Are there valid reasons? It's interesting to me that the idea of a deconstructionist with visual aids seems almost ludicrous -- it could be a New Yorker cartoon. Deconstructionist thought is characterized by its convictions about the elusive, slippery nature of truth, meaning and reality, and an avowed deconstructionist, I expect, would say that visual aids imply the kind of static ("instantiated") illusion of truth that language all too easily leads us toward.
Lost yet? Me too. My capacity for intellectual abstraction fails at about this point, and fundamentally I believe in truth, meaning and reality. They're useful and necessary concepts. Sokal does too. His parody broadly lampoons pronouncements by cultural critics to the effect that scientific "truths" are cultural convention, "constituted" by language.

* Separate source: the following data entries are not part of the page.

Context: an optimization exercise on an open-source flow, tuned for small area, a short achievable clock period and few clock cycles per item. The choices shown serve that exercise and are no tape-out recipe.
Only simulation tests tie the RTL to the original design; equivalence was not proved.

===== design/flow/config.mk =====
export PLATFORM = sky130hd
export DESIGN_NAME = therm_lane
export DESIGN_NICKNAME = therm_lane
export VERILOG_FILES = /design/flow/design.v
export SDC_FILE = /design/flow/constraint.sdc
export NUM_CORES = 4
export LEC_CHECK = 0
export ABC_AREA = 1
export CAP_MARGIN = 20
export CORE_MARGIN = 2
export CORE_UTILIZATION = 40
export PLACE_DENSITY = 0.6
export SLEW_MARGIN = 20

===== design/flow/constraint.sdc =====
create_clock -name core_clock -period 18.0 [get_ports {clk}]
set_input_delay 3.6000 -clock core_clock [delete_from_list [all_inputs] [get_ports {clk}]]
set_output_delay 3.6000 -clock core_clock [all_outputs]
set_load 0.01 [all_outputs]

===== design/flow/design.v =====
module fp32_mul (
    input  wire [31:0] a,
    input  wire [31:0] b,
    output reg  [31:0] y
);
    wire        sy = a[31] ^ b[31];
    wire [7:0]  ea = a[30:23];
    wire [7:0]  eb = b[30:23];
    wire [22:0] fa = a[22:0];
    wire [22:0] fb = b[22:0];
    wire a_ez = (ea == 8'h00);
    wire b_ez = (eb == 8'h00);
    wire a_em = (ea == 8'hFF);
    wire b_em = (eb == 8'hFF);
    wire a_fz = (fa == 23'd0);
    wire b_fz = (fb == 23'd0);
    wire a_nan  = a_em & ~a_fz;
    wire b_nan  = b_em & ~b_fz;
    wire a_inf  = a_em & a_fz;
    wire b_inf  = b_em & b_fz;
    wire a_zero = a_ez & a_fz;
    wire b_zero = b_ez & b_fz;
    wire [23:0] ma = {~a_ez, fa};
    wire [23:0] mb = {~b_ez, fb};
    function [4:0] lzc24(input [23:0] m);
        integer i;
        begin
            lzc24 = 5'd24;
            for (i = 0; i < 24; i = i + 1)
                if (m[i]) lzc24 = 5'd23 - i[4:0];
        end
    endfunction
    function [4:0] tzc24(input [23:0] m);
        integer i;
        begin
            tzc24 = 5'd24;
            for (i = 23; i >= 0; i = i - 1)
                if (m[i]) tzc24 = i[4:0];
        end
    endfunction
    wire [4:0] lza = lzc24(ma);
    wire [4:0] lzb = lzc24(mb);
    wire [5:0] lzs = lza + lzb;       
    wire [5:0] tzs = tzc24(ma) + tzc24(mb);
    wire [47:0] p = ma * mb;
    wire signed [10:0] E0 = $signed({3'b0, ea}) + $signed({10'b0, a_ez})
                          + $signed({3'b0, eb}) + $signed({10'b0, b_ez})
                          - $signed({5'b0, lzs}) - 11'sd127;
    wire [47:0] q = p << lzs;
    wire        e_pos  = ~E0[10] & (E0 != 0);           
    wire        e_zero = (E0 == 0);
    wire        normal = e_pos | (e_zero & q[47]);
    wire [10:0] nE0 = -E0;
    wire [5:0]  rs  = (E0[10] & (nE0 > 11'd48)) ? 6'd48 : (E0[10] ? nE0[5:0] : 6'd0);
    wire [47:0] qr  = q >> rs;
    wire        st_r = ({1'b0, tzs} + {1'b0, lzs}) < {1'b0, rs};
    wire [47:0] m  = normal ? (q[47] ? q : {q[46:0], 1'b0}) : qr;
    wire [7:0]  ef = normal ? (E0[7:0] + {7'd0, q[47]}) : 8'd0;
    wire        ovf = normal & ((E0 + {10'd0, q[47]}) > 11'sd254);
    wire        guard = m[23];
    wire        stk   = (|m[22:0]) | (~normal & st_r);
    wire        rup   = guard & (stk | m[24]);
    wire [30:0] mag   = {ef, m[46:24]} + {30'd0, rup};
    always @* begin
        if (a_nan | b_nan | (a_inf & b_zero) | (b_inf & a_zero))
            y = 32'h7FC00000;
        else if (a_inf | b_inf | ovf)
            y = {sy, 8'hFF, 23'd0};
        else if (a_zero | b_zero | (a_ez & b_ez))
            y = {sy, 31'd0};
        else
            y = {sy, mag};
    end
endmodule
module fp32_add (
    input  wire [31:0] a,
    input  wire [31:0] b,
    output reg  [31:0] y
);
    wire a_em = (a[30:23] == 8'hFF);
    wire b_em = (b[30:23] == 8'hFF);
    wire a_nan = a_em & (a[22:0] != 0);
    wire b_nan = b_em & (b[22:0] != 0);
    wire a_inf = a_em & (a[22:0] == 0);
    wire b_inf = b_em & (b[22:0] == 0);
    wire        swap = b[30:0] > a[30:0];
    wire [31:0] x    = swap ? b : a;
    wire [31:0] z    = swap ? a : b;
    wire        sx = x[31];
    wire        sub = x[31] ^ z[31];
    wire [7:0]  ex = x[30:23];
    wire [7:0]  ez = z[30:23];
    wire        xn = (ex != 0);
    wire        zn = (ez != 0);
    wire [7:0]  xx = {ex[7:1], ex[0] | ~xn};
    wire [23:0] mx = {xn, x[22:0]};
    wire [23:0] mz = {zn, z[22:0]};
    wire [7:0]  d  = ex - ez - {7'd0, zn ^ xn};
    function [4:0] tzc24(input [23:0] m);
        integer i;
        begin
            tzc24 = 5'd24;
            for (i = 23; i >= 0; i = i - 1)
                if (m[i]) tzc24 = i[4:0];
        end
    endfunction
    wire [4:0]  ds  = (d > 8'd26) ? 5'd27 : d[4:0];
    wire [26:0] mzs = {mz, 3'b000} >> ds;
    wire        st  = (d > 8'd26) ? (mz != 0) : ({1'b0, tzc24(mz)} + 6'd3 < {1'b0, ds});
    wire [26:0] mza = {mzs[26:1], mzs[0] | st};
    wire [27:0] s = sub ? ({1'b0, mx, 3'b000} - {1'b0, mza})
                        : ({1'b0, mx, 3'b000} + {1'b0, mza});
    function [4:0] lzc27(input [26:0] v);
        integer i;
        begin
            lzc27 = 5'd27;
            for (i = 0; i < 27; i = i + 1)
                if (v[i]) lzc27 = 5'd26 - i[4:0];
        end
    endfunction
    wire [4:0]  lz  = lzc27(s[26:0]);
    wire [7:0]  xm1 = xx - 8'd1;
    wire [4:0]  ls  = ({3'b0, lz} <= xm1) ? lz : xm1[4:0];
    wire [26:0] sl  = s[26:0] << ls;
    wire [26:0] sn  = s[27] ? {s[27:2], s[1] | s[0]} : sl;
    wire [8:0]  en  = s[27] ? ({1'b0, xx} + 9'd1) : ({1'b0, xx} - {4'd0, ls});
    wire [7:0]  ef  = sn[26] ? en[7:0] : 8'd0;
    wire        guard = sn[2];
    wire        stk   = sn[1] | sn[0];
    wire        rup   = guard & (stk | sn[3]);
    wire [30:0] mag   = {ef, sn[25:3]} + {30'd0, rup};
    always @* begin
        if (a_nan | b_nan | (a_inf & b_inf & (a[31] != b[31])))
            y = 32'h7FC00000;
        else if (a_inf)
            y = a;
        else if (b_inf)
            y = b;
        else if (s == 28'd0)
            y = {sub ? 1'b0 : sx, 31'd0};
        else if (en >= 9'd255)
            y = {sx, 8'hFF, 23'd0};
        else
            y = {sx, mag};
    end
endmodule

If you don't believe in scientific truth, says Sokal, you have nowhere to stand in countering socially debilitating pseudo-science, such as Charles Murray's The Bell Curve.
Much of Sokal's complaint about post-modern critical theory, in fact, is that it claims to be politically progressive. "I confess that I'm an unabashed Old Leftist," he writes, "who never quite understood how deconstruction was supposed to help the working class."
I value much of the thinking that goes under the cultural theory label, and I think no serious person would argue with the emphasis on multi-culturalism, bringing new voices into the mix of university literature study, it has fostered.
But there are also rich ironies. Dogma is not lacking among deconstructionists. There's no such thing as "truth" they say, and if you think otherwise you're wrong. They talk and write about the need to democratize knowledge in ways that exclude all but the select few, perpetuating the class divisions they claim to be breaking down.
Thanks to Reaganism and Rush Limbaugh-ism, progressive social thinking -- the kind we traditionally associate with universities -- has fallen into disrepute, and there has seldom been a greater need to feel the influence of university intellectuals in the wider community. The bewilderingly windy and arcane style of communicating that has become a prominent feature of the university landscape, however, only plays into the hands of the Limbaughs of the world, who excel at nothing so much as deceitfully simple answers to our most pressing problems.